I really like “Skipping School” because it’s so different to other stuff I’ve worked on. I want to show that I don’t have one sound, I want to be versatile. So that some people who might not necessarily like all of my songs might just really like one of them, and that’s fine with me. I don’t mind because I’m going to do a bunch of different sounds and I just want to make music that’s me. Music in the moment that I feel.
Reflecting on the content of the song, I gotta admit I jad a little bit of a laugh about the whole lead up of crushing hard on a girl for so long just to be turned down in 2 seconds flat. What’s some of the “dumb shit” you did to try and impress her?
ZEKIEL: Oh, man, I just remember like, I would ask this girl if she wanted food and of course that’s an automatic fucking yes. Of course this girl’s gonna have food. So I’ll just buy like a sausage roll from the shop. And that was like a good ole two dollars fifty I needed real bad at the time. Just dumb shit like that. I’d try to be a little bit tougher than I was to impress this girl, and I didn’t know I was just tryna be a cool guy, or what I thought was a cool guy. I was just a nice innocent kid, and dudes who were mean just seemed kinda cool and funny so I tried that and it was just not really working for me. I kinda felt like a bit of a try hard, but that might have been the problem.
“Yeah she cold and she cool / In secret she go physco / We dated maybe twice but / when I ask her what’s our title / She said even when we touch / You should know we ain’t in love / She was in it for the fun / It’s not her fault she fucked me up.” These lyrics take a bit of a side trip away from the innocent flirty fun of young romance and get pretty serious for a moment. What were you thinking when you wrote these lines?
ZEKIEL: Yes, that’s actually about a different girl than the actual one I was rapping about initially. That girl… I deviated from my original track with this girl that I was really into, and I put my interest into this other girl for a short period of time. And it just didn’t click at all. She was beautiful, really sweet girl, and I was just, I just didn’t know how to act properly. Like, I had girlfriends after that, but man, I had to learn a few lessons on how to act. I was a bit weird and didn’t know how to speak with her without saying the same thing like fucking five times.
What’s next going forward?
ZEKIEL: Oh, yeah. Banana bread dude. I would 100 percent like to come out to LA, I would love that. One of my mates lives over there, Jack Gray, and he’s carving out a career for himself. You should check him out.

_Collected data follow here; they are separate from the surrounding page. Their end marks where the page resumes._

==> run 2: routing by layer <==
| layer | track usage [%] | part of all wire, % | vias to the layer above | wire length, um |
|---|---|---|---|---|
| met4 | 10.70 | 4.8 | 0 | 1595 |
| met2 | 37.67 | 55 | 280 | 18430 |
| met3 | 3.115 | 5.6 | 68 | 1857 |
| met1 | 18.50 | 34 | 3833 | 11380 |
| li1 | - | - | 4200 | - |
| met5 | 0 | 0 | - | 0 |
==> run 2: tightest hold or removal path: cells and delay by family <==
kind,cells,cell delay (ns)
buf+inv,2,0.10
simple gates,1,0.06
--- src/core/ifec_pkg.sv ---
// Constants, register map and types for the interrupt flag and edge control block
package ifec_pkg;

  // Register byte offsets
  localparam logic [31:0] IFEC_CTRL_OFS     = 32'h0000_0000;
  localparam logic [31:0] IFEC_FLAG0_OFS    = 32'h0000_0004;
  localparam logic [31:0] IFEC_FLAG1_OFS    = 32'h0000_0008;
  localparam logic [31:0] IFEC_FLAG2_OFS    = 32'h0000_000c;
  localparam logic [31:0] IFEC_EVT_STAT_OFS = 32'h0000_0010;
  localparam logic [31:0] IFEC_EVT_MASK_OFS = 32'h0000_0014;

  // Widths
  localparam int IFEC_REG_W  = 16;
  localparam int IFEC_NUM_EXT = 5;
  localparam int IFEC_NUM_FLAG_REGS = 3;

  // Control register fields
  localparam int IFEC_ALT_BIT  = 15;
  localparam int IFEC_TDIS_BIT = 14;
  localparam int IFEC_POL_LSB  = 0;
  localparam logic [15:0] IFEC_CTRL_RST = 16'h0000;

  // Implemented flag bits per register
  localparam logic [15:0] IFEC_FLAG0_IMPL = 16'h3fef;
  localparam logic [15:0] IFEC_FLAG1_IMPL = 16'hfedf;
  localparam logic [15:0] IFEC_FLAG2_IMPL = 16'h3fe3;
  localparam logic [15:0] IFEC_PARPORT_MASK = 16'h2000;
  localparam logic [15:0] IFEC_FLAG_RST = 16'h0000;

  // Flag positions of the external inputs
  localparam int IFEC_EXT0_BIT = 0;
  localparam int IFEC_EXT1_BIT = 4;
  localparam int IFEC_EXT2_BIT = 13;

  // Event status and mask
  localparam logic [4:0] IFEC_EVT_RST = 5'h00;

  // AHB-Lite encodings
  localparam logic       IFEC_HRESP_OKAY = 1'b0;
  localparam logic [1:0] IFEC_HTRANS_IDLE = 2'h0;

  // Bus data phase
  typedef enum logic [1:0] {
    DP_IDLE,
    DP_WRITE,
    DP_RD_WAIT,
    DP_RD_DONE
  } ifec_dphase_t;

endpackage : ifec_pkg

--- src/core/ifec_top.sv ---
// Interrupt flag status, edge polarity and global control with an AHB-Lite slave
`timescale 1ns/100ps

//  Behaviour
// - The alternate vector table select bit is read/write, resets to 0 and drives the vector table choice.
// - The timed disable status bit follows the core's disable state, cannot be written and resets to 0.
// - Five read/write polarity bits, input 0 lowest and input 4 highest, reset to 0.
// - A polarity bit of 1 detects falling edges and 0 detects rising edges on its input.
// - Unused bits ignore writes and read 0, bits 13 to 5 in the control register.
// - Each implemented flag is set by its source, is software read/write and resets to 0.
// - A flag of 1 means its source has a pending request, 0 means none.
// - Flag register 0 bits 15-14 are unused and bits 13-8 are adc, uart1 tx, uart1 rx, spi1, spi1 fault, timer3.
// - Flag register 0 bits 7-5 are timer2, compare2, capture2, bit 4 unused, bits 3-0 timer1, compare1, capture1, ext0.
// - Flag register 1 bits 15-9 are uart2 tx, uart2 rx, ext2, timer5, timer4, compare4, compare3, bit 8 unused.
// - Flag register 1 bits 7-6 are capture8 and 7, bit 5 unused, bits 4-0 ext1, pin change, comparator, i2c1 m, i2c1 s.
// - Flag register 2 holds parallel port, compares 8-5, captures 6-3 and spi2 event and fault, others unused.
// - Without the parallel port the parallel port flag is absent and reads 0.
module ifec_top #(
  parameter bit HAS_PARALLEL_PORT = 1'b1
) (
  // Clock and reset
  input  wire logic        clk_sys_i,
  input  wire logic        resetn_i,
  // AHB-Lite slave
  input  wire logic        hsel_i,
  input  wire logic [31:0] haddr_i,
  input  wire logic [1:0]  htrans_i,
  input  wire logic        hwrite_i,
  input  wire logic [2:0]  hsize_i,
  input  wire logic [31:0] hwdata_i,
  input  wire logic        hready_i,
  output logic             hreadyout_o,
  output logic             hresp_o,
  output logic [31:0]      hrdata_o,
  // Peripheral request pulses
  input  wire logic [15:0] flags0_req_i,
  input  wire logic [15:0] flags1_req_i,
  input  wire logic [15:0] flags2_req_i,
  // External interrupt pins
  input  wire logic [4:0]  ext_irq_i,
  // Core status and control
  input  wire logic        timed_irq_disable_active_i,
  output logic             alt_vector_table_select_o,
  output logic [15:0]      flags0_o,
  output logic [15:0]      flags1_o,
  output logic [15:0]      flags2_o,
  // Interrupt
  output logic             irq_o
);

  ifec_pkg::ifec_dphase_t dphase_reg;
  ifec_pkg::ifec_dphase_t dphase_next;
  logic [31:0] addr_reg;
  logic [31:0] hrdata_reg;
  logic [31:0] rd_value;
  logic        ap_ok;
  logic        wr_ctrl;
  logic        wr_stat;
  logic        wr_mask;
  logic [2:0]  wr_flag;
  logic        alt_reg;
  logic        tdis_reg;
  logic [4:0]  pol_reg;
  logic [4:0]  sync1_reg;
  logic [4:0]  sync2_reg;
  logic [4:0]  prev_reg;
  logic [4:0]  rise;
  logic [4:0]  fall;
  logic [4:0]  ext_edge;
  logic [4:0]  evt_stat_reg;
  logic [4:0]  evt_mask_reg;
  logic [15:0] flag_reg [3];
  logic [15:0] set_all  [3];
  logic [15:0] impl_all [3];
  logic [15:0] req_all  [3];
  logic [31:0] flag_ofs [3];
  logic [15:0] ctrl_rd;

  // Bus address phase
  assign ap_ok = hsel_i && htrans_i[1] && hready_i;

  always_comb begin
    dphase_next = ifec_pkg::DP_IDLE;
    unique case (dphase_reg)
      ifec_pkg::DP_RD_WAIT: begin
        dphase_next = ifec_pkg::DP_RD_DONE;
      end
      ifec_pkg::DP_IDLE,
      ifec_pkg::DP_WRITE,
      ifec_pkg::DP_RD_DONE: begin
        if (ap_ok) begin
          dphase_next = hwrite_i ? ifec_pkg::DP_WRITE : ifec_pkg::DP_RD_WAIT;
        end
      end
    endcase
  end

  always_ff @(posedge clk_sys_i) begin
    if (!resetn_i) begin
      dphase_reg <= ifec_pkg::DP_IDLE;
    end else begin
      dphase_reg <= dphase_next;
    end
  end

  always_ff @(posedge clk_sys_i) begin
    if (!resetn_i) begin
      addr_reg <= 32'h0000_0000;
    end else if (ap_ok) begin
      addr_reg <= haddr_i;
    end
  end

  // One wait state on reads keeps hrdata on a flop after a preceding write
  assign hreadyout_o = (dphase_reg != ifec_pkg::DP_RD_WAIT);
  assign hresp_o     = ifec_pkg::IFEC_HRESP_OKAY;
  assign hrdata_o    = hrdata_reg;

  // Write strobes in the data phase
  assign flag_ofs[0] = ifec_pkg::IFEC_FLAG0_OFS;
  assign flag_ofs[1] = ifec_pkg::IFEC_FLAG1_OFS;
  assign flag_ofs[2] = ifec_pkg::IFEC_FLAG2_OFS;
  assign wr_ctrl = (dphase_reg == ifec_pkg::DP_WRITE) && (addr_reg == ifec_pkg::IFEC_CTRL_OFS);
  assign wr_stat = (dphase_reg == ifec_pkg::DP_WRITE) && (addr_reg == ifec_pkg::IFEC_EVT_STAT_OFS);
  assign wr_mask = (dphase_reg == ifec_pkg::DP_WRITE) && (addr_reg == ifec_pkg::IFEC_EVT_MASK_OFS);

  // Global control register
  always_ff @(posedge clk_sys_i) begin
    if (!resetn_i) begin
      alt_reg <= ifec_pkg::IFEC_CTRL_RST[ifec_pkg::IFEC_ALT_BIT];
      pol_reg <= ifec_pkg::IFEC_CTRL_RST[4:0];
    end else if (wr_ctrl) begin
      alt_reg <= hwdata_i[ifec_pkg::IFEC_ALT_BIT];
      pol_reg <= hwdata_i[4:0];
    end
  end

  // Status only, bus writes never reach it
  always_ff @(posedge clk_sys_i) begin
    if (!resetn_i) begin
      tdis_reg <= ifec_pkg::IFEC_CTRL_RST[ifec_pkg::IFEC_TDIS_BIT];
    end else begin
      tdis_reg <= timed_irq_disable_active_i;
    end
  end

  assign alt_vector_table_select_o = alt_reg;

  always_comb begin
    ctrl_rd = 16'h0000;
    ctrl_rd[ifec_pkg::IFEC_ALT_BIT]  = alt_reg;
    ctrl_rd[ifec_pkg::IFEC_TDIS_BIT] = tdis_reg;
    ctrl_rd[4:0] = pol_reg;
  end

  // Input synchroniser, first stage feeds only the second
  always_ff @(posedge clk_sys_i) begin
    if (!resetn_i) begin
      sync1_reg <= 5'h00;
      sync2_reg <= 5'h00;
      prev_reg  <= 5'h00;
    end else begin
      sync1_reg <= ext_irq_i;
      sync2_reg <= sync1_reg;
      prev_reg  <= sync2_reg;
    end
  end

  // Changing a polarity bit can itself look like an edge on a steady pin: not so here,
  // edges come from pin history only
  assign rise = sync2_reg & ~prev_reg;
  assign fall = ~sync2_reg & prev_reg;
  assign ext_edge = (pol_reg & fall) | (~pol_reg & rise);

  // Flag sources
  assign req_all[0] = flags0_req_i;
  assign req_all[1] = flags1_req_i;
  assign req_all[2] = flags2_req_i;

  always_comb begin
    set_all[0] = req_all[0];
    set_all[1] = req_all[1];
    set_all[2] = req_all[2];
    set_all[0][ifec_pkg::IFEC_EXT0_BIT] = req_all[0][ifec_pkg::IFEC_EXT0_BIT] | ext_edge[0];
    set_all[1][ifec_pkg::IFEC_EXT1_BIT] = req_all[1][ifec_pkg::IFEC_EXT1_BIT] | ext_edge[1];
    set_all[1][ifec_pkg::IFEC_EXT2_BIT] = req_all[1][ifec_pkg::IFEC_EXT2_BIT] | ext_edge[2];
  end

  assign impl_all[0] = ifec_pkg::IFEC_FLAG0_IMPL;
  assign impl_all[1] = ifec_pkg::IFEC_FLAG1_IMPL;
  assign impl_all[2] = HAS_PARALLEL_PORT ? ifec_pkg::IFEC_FLAG2_IMPL
                     : (ifec_pkg::IFEC_FLAG2_IMPL & ~ifec_pkg::IFEC_PARPORT_MASK);

  // Flag registers
  for (genvar r = 0; r < ifec_pkg::IFEC_NUM_FLAG_REGS; r++) begin : g_flag
    assign wr_flag[r] = (dphase_reg == ifec_pkg::DP_WRITE) && (addr_reg == flag_ofs[r]);
    always_ff @(posedge clk_sys_i) begin
      if (!resetn_i) begin
        flag_reg[r] <= ifec_pkg::IFEC_FLAG_RST;
      end else if (wr_flag[r]) begin
        // Set ORed after the write so a request beats a clear
        flag_reg[r] <= (hwdata_i[15:0] | set_all[r]) & impl_all[r];
      end else begin
        flag_reg[r] <= (flag_reg[r] | set_all[r]) & impl_all[r];
      end
    end
  end

  assign flags0_o = flag_reg[0];
  assign flags1_o = flag_reg[1];
  assign flags2_o = flag_reg[2];

  // Edge event status, write one to clear, set wins
  always_ff @(posedge clk_sys_i) begin
    if (!resetn_i) begin
      evt_stat_reg <= ifec_pkg::IFEC_EVT_RST;
    end else if (wr_stat) begin
      evt_stat_reg <= (evt_stat_reg & ~hwdata_i[4:0]) | ext_edge;
    end else begin
      evt_stat_reg <= evt_stat_reg | ext_edge;
    end
  end

  always_ff @(posedge clk_sys_i) begin
    if (!resetn_i) begin
      evt_mask_reg <= ifec_pkg::IFEC_EVT_RST;
    end else if (wr_mask) begin
      evt_mask_reg <= hwdata_i[4:0];
    end
  end

  assign irq_o = |(evt_stat_reg & evt_mask_reg);

  // Read mux, unmapped addresses read zero
  always_comb begin
    case (addr_reg)
      ifec_pkg::IFEC_CTRL_OFS:     rd_value = {16'h0000, ctrl_rd};
      ifec_pkg::IFEC_FLAG0_OFS:    rd_value = {16'h0000, flag_reg[0]};
      ifec_pkg::IFEC_FLAG1_OFS:    rd_value = {16'h0000, flag_reg[1]};
      ifec_pkg::IFEC_FLAG2_OFS:    rd_value = {16'h0000, flag_reg[2]};
      ifec_pkg::IFEC_EVT_STAT_OFS: rd_value = {27'h0000000, evt_stat_reg};
      ifec_pkg::IFEC_EVT_MASK_OFS: rd_value = {27'h0000000, evt_mask_reg};
      default:                     rd_value = 32'h0000_0000;
    endcase
  end

  always_ff @(posedge clk_sys_i) begin
    if (!resetn_i) begin
      hrdata_reg <= 32'h0000_0000;
    end else if (dphase_reg == ifec_pkg::DP_RD_WAIT) begin
      hrdata_reg <= rd_value;
    end
  end

  // Checks
  AST_ALT_WRITE: assert property (@(posedge clk_sys_i) disable iff (!resetn_i)
    wr_ctrl |=> alt_vector_table_select_o == $past(hwdata_i[15]))
    else $error("alt vector select not written");

  AST_TDIS_RO: assert property (@(posedge clk_sys_i) disable iff (!resetn_i)
    wr_ctrl && (hwdata_i[14] != timed_irq_disable_active_i) |=> tdis_reg == $past(timed_irq_disable_active_i))
    else $error("disable status bit took a bus write");

  AST_POL_WRITE: assert property (@(posedge clk_sys_i) disable iff (!resetn_i)
    wr_ctrl |=> pol_reg == $past(hwdata_i[4:0]))
    else $error("polarity bits not written");

  AST_RISE_EDGE: assert property (@(posedge clk_sys_i) disable iff (!resetn_i)
    !pol_reg[0] && $rose(ext_irq_i[0]) ##1 ext_irq_i[0] ##1 ext_irq_i[0] |=> flags0_o[0])
    else $error("rising edge on input 0 lost");

  AST_FALL_EDGE: assert property (@(posedge clk_sys_i) disable iff (!resetn_i)
    pol_reg[1] && $fell(ext_irq_i[1]) ##1 !ext_irq_i[1] ##1 !ext_irq_i[1] |=> flags1_o[4])
    else $error("falling edge on input 1 lost");

  AST_NO_WRONG_EDGE: assert property (@(posedge clk_sys_i) disable iff (!resetn_i)
    ext_edge[2] |-> (pol_reg[2] ? fall[2] : rise[2]))
    else $error("edge of wrong polarity detected");

  AST_CTRL_UNUSED: assert property (@(posedge clk_sys_i) disable iff (!resetn_i)
    (dphase_reg == ifec_pkg::DP_RD_WAIT) && (addr_reg == ifec_pkg::IFEC_CTRL_OFS) |=> hrdata_o[13:5] == 9'h000)
    else $error("control unused bits not zero");

  AST_REQ_SETS: assert property (@(posedge clk_sys_i) disable iff (!resetn_i)
    flags1_req_i[15] |=> flags1_o[15])
    else $error("request did not set its flag");

  AST_FLAG_HOLD: assert property (@(posedge clk_sys_i) disable iff (!resetn_i)
    flags0_o[13] && !wr_flag[0] |=> flags0_o[13])
    else $error("flag cleared without software");

  AST_FLAG0_MAP: assert property (@(posedge clk_sys_i) disable iff (!resetn_i)
    (flags0_o & ~ifec_pkg::IFEC_FLAG0_IMPL) == 16'h0000)
    else $error("unused bit set in flag register 0");

  AST_FLAG0_EXT: assert property (@(posedge clk_sys_i) disable iff (!resetn_i)
    !flags0_o[0] && !wr_flag[0] && !flags0_req_i[0] && !ext_edge[0] |=> !flags0_o[0])
    else $error("ext 0 flag set with no cause");

  AST_FLAG1_MAP: assert property (@(posedge clk_sys_i) disable iff (!resetn_i)
    (flags1_o & ~ifec_pkg::IFEC_FLAG1_IMPL) == 16'h0000)
    else $error("unused bit set in flag register 1");

  AST_FLAG1_EXT2: assert property (@(posedge clk_sys_i) disable iff (!resetn_i)
    ext_edge[2] |=> flags1_o[13] ##1 (flags1_o[13] || $past(wr_flag[1])))
    else $error("ext 2 flag not set by its edge");

  AST_FLAG2_MAP: assert property (@(posedge clk_sys_i) disable iff (!resetn_i)
    (flags2_o & ~ifec_pkg::IFEC_FLAG2_IMPL) == 16'h0000)
    else $error("unused bit set in flag register 2");

  AST_NO_PARPORT: assert property (@(posedge clk_sys_i) disable iff (!resetn_i)
    !HAS_PARALLEL_PORT |-> !flags2_o[13])
    else $error("parallel port flag present");

  AST_SET_WINS: assert property (@(posedge clk_sys_i) disable iff (!resetn_i)
    wr_flag[2] && !hwdata_i[1] && flags2_req_i[1] |=> flags2_o[1])
    else $error("request lost to a clearing write");

  AST_SYNC_DELAY: assert property (@(posedge clk_sys_i) disable iff (!resetn_i)
    ext_edge[3] |-> $past(ext_irq_i[3], 2) != $past(ext_irq_i[3], 3))
    else $error("edge not three cycles after the pin");

  AST_SINGLE_EDGE: assert property (@(posedge clk_sys_i) disable iff (!resetn_i)
    ext_edge[4] |=> !ext_edge[4])
    else $error("one pin edge gave two events");

  AST_IRQ_EVT: assert property (@(posedge clk_sys_i) disable iff (!resetn_i)
    ext_edge[0] && evt_mask_reg[0] && !wr_mask |=> irq_o)
    else $error("masked-in event did not raise irq");

  AST_READ_WAIT: assert property (@(posedge clk_sys_i) disable iff (!resetn_i)
    ap_ok && !hwrite_i |=> !hreadyout_o ##1 hreadyout_o)
    else $error("read not answered after one wait");

  AST_ALT_HOLD: assert property (@(posedge clk_sys_i) disable iff (!resetn_i)
    !wr_ctrl |=> $stable(alt_vector_table_select_o))
    else $error("alt vector select changed without a write");

  AST_TDIS_TRACK: assert property (@(posedge clk_sys_i) disable iff (!resetn_i)
    resetn_i |=> tdis_reg == $past(timed_irq_disable_active_i))
    else $error("disable status bit lost the core state");

  AST_POL_HOLD: assert property (@(posedge clk_sys_i) disable iff (!resetn_i)
    !wr_ctrl |=> $stable(pol_reg))
    else $error("polarity bits changed without a write");

  AST_EDGE_TO_EVT: assert property (@(posedge clk_sys_i) disable iff (!resetn_i)
    ext_edge[4] |=> evt_stat_reg[4])
    else $error("input 4 edge not recorded");

  AST_CTRL_UPPER: assert property (@(posedge clk_sys_i) disable iff (!resetn_i)
    (dphase_reg == ifec_pkg::DP_RD_WAIT) && (addr_reg == ifec_pkg::IFEC_CTRL_OFS) |=> hrdata_o[31:16] == 16'h0000)
    else $error("control upper half not zero");

  AST_SW_SETS: assert property (@(posedge clk_sys_i) disable iff (!resetn_i)
    wr_flag[0] && hwdata_i[13] |=> flags0_o[13])
    else $error("software write of one did not set the flag");

  AST_SW_CLEARS: assert property (@(posedge clk_sys_i) disable iff (!resetn_i)
    wr_flag[1] && !hwdata_i[15] && !flags1_req_i[15] |=> !flags1_o[15])
    else $error("software write of zero did not clear the flag");

  AST_PARPORT_SETS: assert property (@(posedge clk_sys_i) disable iff (!resetn_i)
    HAS_PARALLEL_PORT && flags2_req_i[13] |=> flags2_o[13])
    else $error("parallel port request lost");

  AST_EXT1_FLAG: assert property (@(posedge clk_sys_i) disable iff (!resetn_i)
    ext_edge[1] |=> flags1_o[4])
    else $error("input 1 edge did not set its flag");

endmodule : ifec_top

And yeah, Ned Houston, that’s what he’s going by now. He’s coming back in a little.
I’m going to do a writing group, I think early next year. I didn’t plan anything yet, but I’ve had a few chats with my manager and planted a few seeds and stuff like that. So if we can get into some more serious talks about that, because I’m going to spend the rest of this year for me, is about live shows, and kind of getting more interactive with people who are following me and just kind of trying to build this, build this hype around AV (Ark Valley) and show everybody that it’s a it’s a good show and a good time. And, yeah, that I’m here to stay, and that I’m just like, make more music. And then early next year, I would love to come over to LA for a writing tour.